Most organisms store lipids and/or carbohydrates for energy production during fasting. Lipids store much more energy per unit mass. Long‐chain fatty acids are absorbed and stored almost unaltered, so serve as indicators of natural diets and food chains. Vertebrates and higher arthropods have tissues specialised for lipid storage and management. Adipocytes are 40–85% triacylglycerols and occur in various intra‐abdominal and superficial sites in all tetrapods and some fish. Some mammalian adipose depots have site‐specific properties specialised to local, paracrine interactions with adjacent cells and tissues. In mammals, adipocyte volume is determined by anatomical location, body size and natural diet as well as fatness. The anatomical patterns of relative sizes of adipocytes are similar in all terrestrial mammals but species differ in the relative abundance of adipocytes in each depot. The chemical compositions of storage molecules are adapted to the ecological processes they serve, including migration, hibernation, lactation or unpredictable food supply. Storage of energy and other materials is essential to many aspects of animals' ecology. Adipose tissue can reach 50% body mass before migration or breeding fasts with superficial depots expanding most, especially in large vertebrates.

Key Concepts:

  • Storage is essential unless nutrients are continuously available.

  • Storage materials must minimise weight, volume and toxicity; some vitamins and minerals are too toxic to be stored in more than small quantities.

  • In animals, glycogen and acylglycerols can be safely stored in large quantities and metabolised to produce energy and/or tissues.

  • Much more energy can be stored as lipid than as glycogen, though the latter is more quickly mobilised.

  • The chemical composition of storage lipids is adapted to body temperature and the ecological processes that they support. Triacylglycerols of cold‐adapted poikilotherms and hibernating mammals have more unsaturated fatty acids than those of homeotherms.

  • Some migratory birds maximises energy density and efficient mobilisation of the storage lipids during prolonged flight by adaptive desaturation.

  • Specialised lipid storage tissues include the arthropod fat body and vertebrate adipose tissue that sequesters large quantities of triacylglycerols.

  • Vertebrate adipocytes are nearly spherical cells, 0.01–4 nL in volume, specialised to take up, hold and release storage lipids and to the regulation of appetite and metabolism.

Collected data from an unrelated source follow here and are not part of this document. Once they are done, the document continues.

<file path="src/rtl/xlat_pkg.sv">
package xlat_pkg;

  // Returns the smallest shift s for which ceil(n*2^s/d) gives an exact
  // floor(a*n/d) for every a in [0, 2^aw - 1].
  function automatic int recip_shift(input int aw, input int n, input int d);
    longint amax;
    amax = (longint'(1) << aw) - 1;
    for (int s = 1; s < 48; s++) begin
      longint scaled;
      longint m;
      longint err;
      scaled = longint'(n) << s;
      m      = (scaled + d - 1) / d;
      err    = m * d - scaled;
      if (amax * err < (longint'(1) << s)) return s;
    end
    return 48;
  endfunction

  // Returns the reciprocal multiplier that matches a given shift.
  function automatic longint recip_magic(input int s, input int n, input int d);
    return ((longint'(n) << s) + d - 1) / d;
  endfunction

endpackage

</file>
<file path="src/rtl/xlat_quot_stage.sv">
module xlat_quot_stage #(
  parameter int     BYTE_AW = 17,
  parameter int     BYTE_W  = 8,
  parameter int     WORD_W  = 18,
  parameter int     WORD_AW = 16,
  parameter int     MAG_W   = 18,
  parameter longint MAGIC   = 233017,
  parameter int     SHIFT   = 19
) (
  input  logic               clk,
  input  logic               rst,
  input  logic               in_valid,
  input  logic [BYTE_AW-1:0] in_addr,
  output logic               s1_valid,
  output logic [BYTE_AW-1:0] s1_addr,
  output logic [WORD_AW-1:0] s1_word
);
  localparam int PROD_W = BYTE_AW + MAG_W;

  // The halved bit offset is addr*BYTE_W/2. Dividing it by WORD_W/2 is
  // done as addr * MAGIC >> SHIFT. MAGIC already contains the BYTE_W/2
  // factor, so the multiplier operand is the raw byte address.
  logic [PROD_W-1:0]  prod;
  logic [WORD_AW-1:0] quot;

  always_comb begin
    prod = PROD_W'(in_addr) * PROD_W'(MAGIC);
    quot = WORD_AW'(prod >> SHIFT);
  end

  always_ff @(posedge clk) begin
    if (rst) begin
      s1_valid <= 1'b0;
    end else begin
      s1_valid <= in_valid;
    end
    s1_addr <= in_addr;
    s1_word <= quot;
  end

  // The reciprocal quotient must bracket the true bit offset.
  assert_quot_bounds_R1: assert property (@(posedge clk) disable iff (rst)
    s1_valid |-> (longint'(s1_word) * WORD_W <= longint'(s1_addr) * BYTE_W) &&
                 ((longint'(s1_word) + 1) * WORD_W > longint'(s1_addr) * BYTE_W));

endmodule

</file>
<file path="src/rtl/xlat_split_stage.sv">
module xlat_split_stage #(
  parameter int BYTE_AW = 17,
  parameter int BYTE_W  = 8,
  parameter int WORD_W  = 18,
  parameter int WORD_AW = 16,
  parameter int SB_W    = 5,
  parameter int LEN_W   = 4
) (
  input  logic               clk,
  input  logic               rst,
  input  logic               s1_valid,
  input  logic [BYTE_AW-1:0] s1_addr,
  input  logic [WORD_AW-1:0] s1_word,
  output logic               out_valid,
  output logic [WORD_AW-1:0] out_word_addr,
  output logic [SB_W-1:0]    out_start_bit,
  output logic [LEN_W-1:0]   out_len_first,
  output logic               out_second_valid,
  output logic [WORD_AW-1:0] out_second_addr,
  output logic [LEN_W-1:0]   out_len_second
);
  localparam int BIT_W     = BYTE_AW + $clog2(BYTE_W);
  localparam int FIT_LIMIT = WORD_W - BYTE_W;

  logic [BIT_W-1:0]   bit_off;
  logic [BIT_W-1:0]   word_base;
  logic [BIT_W-1:0]   rem_full;
  logic [SB_W-1:0]    rem;
  logic               straddle;
  logic [LEN_W-1:0]   len1;
  logic [LEN_W-1:0]   len2;
  logic [WORD_AW-1:0] next_word;

  always_comb begin
    bit_off   = BIT_W'(s1_addr) << $clog2(BYTE_W);
    word_base = BIT_W'(s1_word) * BIT_W'(WORD_W);
    rem_full  = bit_off - word_base;
    rem       = SB_W'(rem_full);
    straddle  = rem > SB_W'(FIT_LIMIT);
    len1      = straddle ? LEN_W'(SB_W'(WORD_W) - rem) : LEN_W'(BYTE_W);
    len2      = straddle ? LEN_W'(BYTE_W) - len1 : '0;
    next_word = straddle ? s1_word + 1'b1 : '0;
  end

  always_ff @(posedge clk) begin
    if (rst) begin
      out_valid <= 1'b0;
    end else begin
      out_valid <= s1_valid;
    end
    out_word_addr    <= s1_word;
    out_start_bit    <= rem;
    out_len_first    <= len1;
    out_second_valid <= straddle;
    out_second_addr  <= next_word;
    out_len_second   <= len2;
  end

  assert_start_range_R2: assert property (@(posedge clk) disable iff (rst)
    out_valid |-> (int'(out_start_bit) < WORD_W) && !out_start_bit[0]);

  assert_first_fits_R3: assert property (@(posedge clk) disable iff (rst)
    out_valid |-> (int'(out_len_first) <= BYTE_W) &&
                  (int'(out_start_bit) + int'(out_len_first) <= WORD_W));

  assert_pair_sum_R5: assert property (@(posedge clk) disable iff (rst)
    (out_valid && out_second_valid) |->
      (int'(out_len_first) + int'(out_len_second) == BYTE_W) &&
      (int'(out_second_addr) == int'(out_word_addr) + 1));

  assert_second_null_R5: assert property (@(posedge clk) disable iff (rst)
    (out_valid && !out_second_valid) |->
      (out_len_second == '0) && (out_second_addr == '0) &&
      (int'(out_len_first) == BYTE_W));

endmodule

</file>
<file path="src/rtl/byte_word_xlat.sv">
module byte_word_xlat #(
  parameter int BYTE_AW = 17,
  parameter int BYTE_W  = 8,
  parameter int WORD_W  = 18,
  parameter int WORD_AW = $clog2(((2 ** BYTE_AW) * BYTE_W) / WORD_W + 2),
  parameter int SB_W    = $clog2(WORD_W),
  parameter int LEN_W   = $clog2(BYTE_W + 1)
) (
  input  logic               clk,
  input  logic               rst,
  input  logic               in_valid,
  input  logic [BYTE_AW-1:0] in_byte_addr,
  output logic               out_valid,
  output logic [WORD_AW-1:0] out_word_addr,
  output logic [SB_W-1:0]    out_start_bit,
  output logic [LEN_W-1:0]   out_len_first,
  output logic               out_second_valid,
  output logic [WORD_AW-1:0] out_second_addr,
  output logic [LEN_W-1:0]   out_len_second
);
  localparam int     HALF_N = BYTE_W / 2;
  localparam int     HALF_D = WORD_W / 2;
  localparam int     SHIFT  = xlat_pkg::recip_shift(BYTE_AW, HALF_N, HALF_D);
  localparam longint MAGIC  = xlat_pkg::recip_magic(SHIFT, HALF_N, HALF_D);
  localparam int     MAG_W  = $clog2(MAGIC + 1);

  logic               s1_valid;
  logic [BYTE_AW-1:0] s1_addr;
  logic [WORD_AW-1:0] s1_word;

  xlat_quot_stage #(
    .BYTE_AW(BYTE_AW), .BYTE_W(BYTE_W), .WORD_W(WORD_W), .WORD_AW(WORD_AW),
    .MAG_W(MAG_W), .MAGIC(MAGIC), .SHIFT(SHIFT)
  ) u_quot (
    .clk(clk), .rst(rst), .in_valid(in_valid), .in_addr(in_byte_addr),
    .s1_valid(s1_valid), .s1_addr(s1_addr), .s1_word(s1_word)
  );

  xlat_split_stage #(
    .BYTE_AW(BYTE_AW), .BYTE_W(BYTE_W), .WORD_W(WORD_W), .WORD_AW(WORD_AW),
    .SB_W(SB_W), .LEN_W(LEN_W)
  ) u_split (
    .clk(clk), .rst(rst), .s1_valid(s1_valid), .s1_addr(s1_addr),
    .s1_word(s1_word), .out_valid(out_valid), .out_word_addr(out_word_addr),
    .out_start_bit(out_start_bit), .out_len_first(out_len_first),
    .out_second_valid(out_second_valid), .out_second_addr(out_second_addr),
    .out_len_second(out_len_second)
  );

  assert_latency_R6: assert property (@(posedge clk) disable iff (rst)
    out_valid |-> $past(in_valid, 2));

  assert_reset_clear_R7: assert property (@(posedge clk) disable iff (rst)
    $past(rst) |-> !out_valid);

endmodule

</file>
<file path="config.mk">
export PLATFORM = sky130hd
export DESIGN_NAME = byte_word_xlat
export DESIGN_NICKNAME = d
export VERILOG_FILES = /design/src/rtl/xlat_pkg.sv /design/src/rtl/xlat_quot_stage.sv /design/src/rtl/xlat_split_stage.sv /design/src/rtl/byte_word_xlat.sv
export SDC_FILE = /design/constraint.sdc
export NUM_CORES = 1
export LEC_CHECK = 0
export BUFFER_PORTS_ARGS = -buffer_cell sky130_fd_sc_hd__buf_2
export CAP_MARGIN = 20
export CELL_PAD_IN_SITES_DETAIL_PLACEMENT = 0
export CELL_PAD_IN_SITES_GLOBAL_PLACEMENT = 1
export CORE_UTILIZATION = 44
export CTS_BUF_LIST = sky130_fd_sc_hd__clkbuf_4
export CTS_CLUSTER_SIZE = 16
export DETAILED_ROUTE_END_ITERATION = 10
export GPL_TIMING_DRIVEN = 0
export PLACE_DENSITY = 0.91
export SETUP_SLACK_MARGIN = 0.02
export SLEW_MARGIN = 20
export SYNTH_ARGS = -nofsm -noshare
export SYNTH_HDL_FRONTEND = slang
export SYNTH_SLANG_ARGS = --single-unit
</file>
<file path="constraint.sdc">
create_clock -name clk -period 5.6 [get_ports clk]
set_input_delay 0.84 -clock clk [delete_from_list [all_inputs] [get_ports clk]]
set_output_delay 0.84 -clock clk [all_outputs]
set_load 0.05 [all_outputs]
</file>
### Yosys cells after proc, flatten, opt, wreduce, memory -nomap -nowiden

Cells that the tools add are included.

* add/subtract/negate cells: 4
* multiply operators: 2
* order comparisons: 1
* mux-type cells: 1

Operator list (count)
* 17-bit by 18-bit multiplier with 35-bit output, second input constant: 1
* 16-bit by 1-bit adder with 16-bit output, second input constant: 1
* 16-bit by 4-bit multiplier with 4-bit output, second input constant: 1
* 5-bit by 4-bit greater-than comparator with 1-bit output, second input constant: 1
* 5-bit subtractor: 1
* 4-bit two-way mux: 1
* 2-bit by 4-bit subtractor with 4-bit output, first input constant: 1
* 4-bit subtractor, first input constant: 1

* flip-flop bits (word level): 66
* output and inout port bits: 47

### Logic depth before layout (Yosys ltp)

Gate-level depths: netlist of the first run.

* depth in word-level cells: 5
* gate-level depth with buffers: 21

### By module

From an unflattened synthesis of the first run, not the netlist that was laid out.

* cell total of the unflattened synthesis: 699
* area total of the unflattened synthesis: 7159.4 µm²

Modules (own cells, without submodules)
* xlat_quot_stage: instances 1, cells each 559, area each 5536.6 µm², sequential area each 680.7 µm²
* xlat_split_stage: instances 1, cells each 140, area each 1622.8 µm², sequential area each 860.8 µm²

### Worst setup path after synthesis of the first run

Ideal clock, no wire load.

* kind: input-to-reg
* from: input in_byte_addr[8]
* to: register u_quot.s1_word[15]
* library setup time: 0.062 ns
* data arrival time: 5.717 ns
* data required time: 5.538 ns
* path slack: -0.179 ns
* stages: 20
* buffers on the path: 0
* cells stage by stage: inv_1 > fa_1 > inv_1 > ha_1 > inv_1 > fa_1 > inv_1 > fa_1 > inv_1 > fa_1 > fa_1 > inv_1 > ha_1 > a21o_1 > o21bai_4 > a211oi_2 > a21oi_2 > o31a_1 > or4_1 > nand3_1

* longest elaborated chain between the ends: 1

Ends and longest elaborated chain
* from (decl): line byte_word_xlat.sv:12 `input logic [BYTE_AW-1:0] in_byte_addr,`
* 17-bit by 18-bit multiplier with 35-bit output: line xlat_quot_stage.sv:27 `prod = PROD_W'(in_addr) * PROD_W'(MAGIC);`
* via u_quot.prod[34]: line xlat_quot_stage.sv:23 `logic [PROD_W-1:0] prod;`
* to (signal assigned): line xlat_quot_stage.sv:38 `s1_word <= quot;`
* to (decl): line xlat_quot_stage.sv:16 `output logic [WORD_AW-1:0] s1_word`

The timed path passes the listed nets, and every way through them passes these cells.
A chain may end at the register's enable or synchronous reset.

### Worst setup path in the final report of the first run

* from: input in_byte_addr[13]
* to: register u_quot.s1_word[15]

Same word-level chain as after synthesis.

==> impl_results.md, run 1 <==
- Ys flop type: dfxtp_1
- Synth Instances: 689
- Synth Area in Compound Gates: 8.04%
- Layout cells sized above 1: 18.7%
- Largest net degree at the start of global routing: 11
- DR WL/cell: 13.5 µm
- IO buf count: 63
- Total GRT Usage: 17.3%
- DR pass1 iterations: 4
- Bufs and invs on worst path: 5
- CP peak stage delay: 0.54 ns
- CTS Root Cell: clkbuf_4
- Antenna-violating nets left: 0
- Worst setup SP type: primary input
- Vias per inst: 4.76
- Clk_lat worst skew: 0.38 ns
- DR vias: 4591
- Clock buffer depth: 2
- Synth top area share: 24.9%
- Final setup violation count: 0
- Top delay family on crit path: adder cells
- First-pass GRT wire length: 21700 µm
- Register area: 1240 µm²
- Detailed Place HPWL: 11200 µm
- Worst-path cell chain: buf_2, fa_2, ha_4, fa_1, inv_1, fa_1, inv_1, fa_1, inv_1, fa_1, inv_1, ha_4, nand4_4, nor3_2, a221oi_4, a21oi_2, o31a_1, or4_1, nand3_1
- Antenna violations before repair: 0
- Synthesis-to-layout area growth: 16.7%
- CTS tree: done
- Synth cell types: 47
- Vias in the first global route: 4666
- Initial core utilization: 45.4%
- Worst Skew: 0.0142 ns
- Placed Instances: 938
- Most common cell in the netlist: inv_1
- Worst hold path class: reg -> reg
- Crit-path max FO: 5
- EDFF count, synth: 0
- Number of diodes: 0
- Yosys reg bits: 62
- Post-synth top cells: 177 x inv_1, 132 x ha_1, 81 x fa_1
- Cts bufs inserted: 9
- Maxcap violations: 0
- Fin. Hold Viols: 0
- Die height: 125 µm
- Num rows: 44
- Fin. max-slew vios: 0
- Residual DRC: 0
- Largest family of logic cells by synthesized area: adder cells
- Clock Pin Slew Worst Setup and Hold Paths: 0.09 ns
- Fraction of the mapped netlist area in adder cells: 49.4%
- Routed wire length: 13100 µm
- Mux contribution to synthesized area: 0.151%
- Die X-Extent: 125 µm
- Core Region: 14600 µm²
- Clk sinks: 62
- Hold Slack: 0.373 ns
- Ys async rst share: 0%
- I/O pins: 67
- Post-synthesis average cell area: 9.62 µm²
- Area of the multi-input gates: 4960 µm²
- Critical-path top delay cell: fa_1
- CP Capture Type: register
- Relative slew slack: 59.6%
- Worst Tran Pin Value: 0.607 ns
- Final worst-path cycle share: 98.4%
- Fmax: 181 MHz
- Synth Warn #: 0
- WP data required: 5.92 ns
- Worst Path Arrival: 5.83 ns
- Cell taking the most area after synthesis: ha_1
- Total die area: 15600 µm²
- Minimum clock period: 5.51 ns
- Overflow after GRT: 0
- Fin cells: 965
- Number of H-tree levels: 3
- Syn Std Cell Area: 6630 µm²
- Fill cells: 1294
- Status: complete, no violations
- Sequential area share after synthesis: 18.7%
- RSZ-0062 raised after global routing: yes
- XOR/XNOR share of the synthesized area: 4.89%
- Critical path class: in -> reg
- Dominant cells by area after synthesis: ha_1 25%, fa_1 24%, dfxtp_1 19%
- Nets: 1009
- Iteration-0 DRC Markers: 151
- Post-Synth Simple-Gate Area: 7.78%
- GP Congestion: 0.895
cell type report:
class	instances	area share, %
repair buffers	76	5.87
multi-input cells	440	64.1
flip-flops and latches	62	16.0
plain buffers	10	0.793
well taps	184	2.98
clock inverters	6	0.679
inverters	177	8.59
clock buffers	10	0.971
cell families after synthesis:
| kind of cell | after synthesis |
|---|---|
| AO/OA/AOI/OAI | 76 |
| XOR/XNOR | 37 |
| adder cells (fa/ha/maj) | 213 |
| buffers and inverters | 189 |
| flip-flops | 62 |
| multiplexers | 1 |
| other | 1 |
| AND/OR/NAND/NOR | 110 |
state kept, by name, indices dropped and copies added (netlist names), 2 cells and up:
name	count
u_quot.s1_word	16
u_quot.s1_addr	2
u_split.out_second_addr	16
u_split.out_word_addr	16
u_split.out_len_second	3
u_split.out_start_bit	3
u_split.out_len_first	3
worst paths after layout:
kind / startpoint / to / slack (ns) / cells after the start
setup reg to reg: u_quot.s1_word[2] / u_split.out_len_second[2] / 2.98 / 11
hold / removal: u_quot.s1_word[9] / u_split.out_word_addr[9] / 0.37 / 0
setup / recovery: in_byte_addr[13] / u_quot.s1_word[15] / 0.09 / 19
hold reg to reg: u_quot.s1_word[9] / u_split.out_word_addr[9] / 0.37 / 0
cells in the final DEF (no fill, tap or decap), types with 3 or more instances in the layout:
cell,instances
a211oi_1,3
a21o_1,11
a21oi_1,21
a21oi_2,5
and3_1,4
buf_2,55
buf_4,19
buf_6,6
clkbuf_1,4
clkbuf_4,12
clkinv_1,4
conb_1,3
dfxtp_1,62
fa_1,75
fa_2,6
ha_1,119
ha_4,13
inv_1,169
inv_2,8
nand2_1,22
nand3_1,17
nand4_1,5
nor2_1,41
nor2b_1,5
o211ai_1,4
o21a_1,3
o21ai_0,6
o21bai_1,3
or2_2,3
xnor2_1,23
xor2_1,14
per-layer routing:
metal	vias to the layer above	global-route usage, %	wire, µm
li1	2339	-	-
met1	2113	23.3	6080
met2	118	29.0	6190
met3	21	2.10	563
met4	0	5.03	224
met5	-	0	0
metrics by stage:
stage / setup WS (ns) / cell area, µm² / util (%) / setup TNS (ns)
2_1_floorplan: 0.0293 / 6710 / - / 0
3_3_place_gp: -0.586 / 7250 / 49.7 / -3.96
3_5_place_dp: -0.653 / 7250 / 49.7 / -4.34
4_1_cts: -0.00686 / 7460 / 51.1 / -0.00686
5_1_grt: -0.0521 / 7730 / 53.0 / -0.0521
6_report: 0.0871 / 7730 / 53.0 / 0
repair_timing:
action,CTS,global route
hold buffers,0,0
gates cloned,0,0
hold endpoints to repair,0,0
pin swaps,6,24
buffers inserted,4,9
setup endpoints to repair,6,8
gates resized for setup,14,49
Power of run 1 is not shown: default switching activity piles up to over one toggle a cycle in this logic, so the estimate is an artifact.
==> inputs of run 2 (changes only) <==
--- a/config.mk
+++ b/config.mk
@@ -14,6 +14,7 @@
 export CTS_CLUSTER_SIZE = 16
 export DETAILED_ROUTE_END_ITERATION = 10
 export GPL_TIMING_DRIVEN = 0
+export MAX_ROUTING_LAYER = met4
 export PLACE_DENSITY = 0.91
 export SETUP_SLACK_MARGIN = 0.02
 export SLEW_MARGIN = 20
==> run 2 against run 1 <==
Compared with the run above: maximum frequency decreased by 0.75%; final area decreased by 0.47%; critical path depth increased by 1; clock-buffer cell count decreased by 1; worst hold slack improved by 0.0021 ns; setup slack got worse by 0.042 ns; routed wire length increased by 0.51%; flip-flop and latch count unchanged; first-iteration DRC count increased by 16%; register-to-register slack about the same; die area unchanged; clock skew about the same.
==> impl_results.md, run 2 (synthesis gave the netlist of run 1 again) <==
- Most frequent cells in the layout: 167 x inv_1, 120 x ha_1, 75 x fa_1 (was 169 x inv_1, 119 x ha_1, 75 x fa_1)
- Total die area: 15600 µm² (unchanged)
- Clock buffer depth: 2 (unchanged)
- Clk sinks: 62 (unchanged)
- Core Region: 14600 µm² (unchanged)
- Antenna violations before repair: 0 (unchanged)
- Number of H-tree levels: 3 (unchanged)
- Cell mode on critical path: fa_1
- Worst setup SP type: primary input (unchanged)
- Num rows: 44 (unchanged)
- CP Capture Type: register (unchanged)
- DR WL/cell: 13.6 µm (was 13.5 µm)
- Vias in the first global route: 4641 (was 4666)
- Setup ws final: 0.0455 ns (was 0.0871 ns)
- Die X-Extent: 125 µm (unchanged)
- Crit path from: in_byte_addr[6] (was in_byte_addr[13])
- Synthesis-to-layout area growth: 16.2% (was 16.7%)
- Bufs and invs on worst path: 6 (was 5)
- R2r worst-path depth: 11 (unchanged)
- Clk_lat worst skew: 0.40 ns (was 0.38 ns)
- Most common cell after layout, fill and taps aside: inv_1 (unchanged)
- Vias per inst: 4.74 (was 4.76)
- Fin. Hold Viols: 0 (unchanged)
- DR vias: 4572 (was 4591)
- WHS Endpoint: u_split.out_word_addr[9] (unchanged)
- Die height: 125 µm (unchanged)
- First-pass GRT wire length: 22000 µm (was 21700 µm)
- Relative slew slack: 60.0% (was 59.6%)
- Final worst-path cycle share: 99.2% (was 98.4%)
- Residual DRC: 0 (unchanged)
- Critical-path top delay cell: fa_1 (unchanged)
- I/O pins: 67 (unchanged)
- Status: complete, no violations (unchanged)
- DR pass1 iterations: 7 (was 4)
- Hold_sp: u_quot.s1_word[9] (unchanged)
- Worst reg2reg startpoint: u_quot.s1_word[2] (unchanged)
- Cts bufs inserted: 9 (unchanged)
- Worst Path Arrival: 5.89 ns (was 5.83 ns)
- Flop2flop setup slack: 2.99 ns (was 2.98 ns)
- Clock Pin Slew Worst Setup and Hold Paths: 0.10 ns (was 0.09 ns)
- Overflow after GRT: 0 (unchanged)
- Fmax: 180 MHz (was 181 MHz)
- Worst hold path class: reg -> reg (unchanged)
- Total GRT Usage: 18.1% (was 17.3%)
- RSZ-0062 raised after global routing: yes (unchanged)
- Layout cells sized above 1: 19.0% (was 18.7%)
- CTS Root Cell: clkbuf_4 (unchanged)
- Top Registers: u_quot.s1_word: 16 flops, u_split.out_second_addr: 16 flops, u_split.out_word_addr: 16 flops (unchanged)
- Fin. max-slew vios: 0 (unchanged)
- Maxcap violations: 0 (unchanged)
- FF-to-FF End: u_split.out_len_second[2] (unchanged)
- Critical path class: in -> reg (unchanged)
- WP data required: 5.94 ns (was 5.92 ns)
- Top delay family on crit path: adder cells (unchanged)
- Number of diodes: 0 (unchanged)
- Pre-CTS setup slack: -0.653 ns (about the same)
- Minimum clock period: 5.55 ns (was 5.51 ns)
- Iteration-0 DRC Markers: 175 (was 151)
- CP peak stage delay: 0.55 ns (was 0.54 ns)
- Nets: 1009 (unchanged)
- Worst Skew: 0.0145 ns (was 0.0142 ns)
- Worst Tran Pin Value: 0.600 ns (was 0.607 ns)
- Largest net degree at the start of global routing: 13 (was 11)
- CTS tree: done (unchanged)
- GP Congestion: 0.899 (was 0.895)
- Routed wire length: 13100 µm (about the same)
- Detailed Place HPWL: 11200 µm (about the same)
- Cts hold-fix bufs: 0 (unchanged)
- Hold Path Cell Cnt: 0 (unchanged)
- Crit-path max FO: 6 (was 5)
- Worst-path cell chain: buf_12, fa_1, ha_4, inv_2, fa_1, buf_4, fa_1, inv_2, fa_1, inv_2, fa_1, inv_2, ha_4, nand4_4, nor3_4, a221oi_4, a21oi_2, o31a_1, or4_1, nand3_1 (was buf_2, fa_2, ha_4, fa_1, inv_1, fa_1, inv_1, fa_1, inv_1, fa_1, inv_1, ha_4, nand4_4, nor3_2, a221oi_4, a21oi_2, o31a_1, or4_1, nand3_1)
- Initial core utilization: 45.4% (unchanged)
- IO buf count: 63 (unchanged)
- Antenna-violating nets left: 0 (unchanged)
- Final setup violation count: 0 (unchanged)
[run 2: layer usage]
| layer | vias to the layer above | share of wire, % | global-route usage (%) |
|---|---|---|---|
| met5 | - | 0 | - |
| met4 | 0 | 1.1 | 3.61 |
| met3 | 10 | 4.0 | 1.89 |
| met2 | 103 | 47 | 29.5 |
| met1 | 2116 | 48 | 24.5 |
| li1 | 2343 | - | - |
[run 2: area by class of cell]
| type | count | area (µm²) |
|---|---|---|
| Timing Repair Buffer | 75 | 457 |
| Clock buffer | 9 | 67.6 |
| Multi-Input combinational cell | 440 | 4900 |
| Tap cell | 184 | 230 |
| Inverter | 177 | 664 |
| Sequential cell | 62 | 1240 |
| Clock inverter | 7 | 73.8 |
| Buffer | 11 | 61.3 |
| Fill cell | 1341 | 6890 |
[run 2: how the worst max path moves through the flow]
stage / endpoint / slack [ns] / cells past startpoint
after floorplan: u_quot.s1_word[15] / 0.03 / 18
after global placement: u_quot.s1_word[15] / -0.60 / 21
after detailed placement: u_quot.s1_word[15] / -0.65 / 21
after CTS: u_quot.s1_word[15] / 0.02 / 17
after global routing: u_quot.s1_word[15] / -0.07 / 20
final: u_quot.s1_word[15] / 0.05 / 20
[run 2: worst reg2reg max path: stages, from the launching register on]
cell and delay [ns]:
dfxtp_1 0.43, inv_1 0.07, ha_1 0.33, a211oi_1 0.26, a21oi_1 0.08, xnor2_1 0.16
a21oi_1 0.25, clkbuf_1 0.39, nor2_1 0.11, inv_1 0.07, ha_1 0.21, nor2b_1 0.13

  • In mammals, the mean volume of adipocytes is determined by anatomical location, body size and natural diet as well as by fatness.

  • Some mammalian adipocytes have site‐specific properties specialised to paracrine interactions.

Keywords: adipose tissue; adipocyte; fatty acid; triacylglycerol; hibernation; migration; fat indices; secondary compound; lymph node

Figure 1.

A thick section of fixed white adipose tissue from an obese adult rabbit. The storage triacylglycerols have dissolved away in the preparation process so most adipocytes appear ‘empty’. The thin layer of cytoplasm near the cell membrane and extracellular mesh of collagen are stained pink, and none of the small nuclei are visible. The small bright red cells are erythrocytes (red blood cells) in blood capillaries that permeate the tissue. A larger blood vessel is visible at the top left. The adipocytes are roughly spherical but only a few are sectioned through the centre thus revealing their actual diameter of about 100 μm (0.1 mm). Copyright © Pond CM.

Figure 2.

The effects of body size and natural diet on the structure of adipose tissue in mammals. Upper sets of figures are the mean volume of adipocytes in nL (10−9 L); lower figures are the proportions of the total dissectible adipose tissue found in each major depot indicated by dotted lines (small intermuscular depots shaded). (a) Stoat (Mustela erminea), figures are the means of five specimens, body mass 0.19–0.4 kg, 3.2–6.3%. (b) Two‐humped camel (Camelus bactrianus), a pregnant female, body mass 650 kg, 6.1% fat. (c) A pregnant female lion (Panthera leo), body mass 167 kg, 13.3% fat. (d) Domesticated horse (Equus caballus); figures are means of measurements from two geldings, body mass, 444 and 570 kg, 5.2% and 4.0% fat. Less than 1% of the camel's adipose tissue was in the inguinal depots (on the front of the thighs and the sides of the abdomen) compared with over a third in stoats. 37% of all adipose tissue was in the camel's humps, compared a maximum of 1% in the homologous depot of stoats. The camel and stoats were similar in total fatness, although the camel's adipocytes range <0.4→1.0 nL and the stoats' <0.1→0.3 nL. Adipocytes in the lion and the horses were of similar size ranges, although the carnivore was twice as fat as the nonruminant herbivore. Nonetheless, site‐specific differences in the relative sizes of their adipocytes form the same general pattern. Reproduced from Pond . Copyright © Pond CM.

Figure 3.

Mean and 95% confidence intervals of the average volume of adipocytes in a sample of adipose tissue and total body mass of wild polar bears in northern Canada, measured in females including pregnant and lactating mothers (pale grey), cubs accompanied by their mothers (mid grey) and unaccompanied males (dark grey). Data from Ramsay et al.. Copyright © Pond CM.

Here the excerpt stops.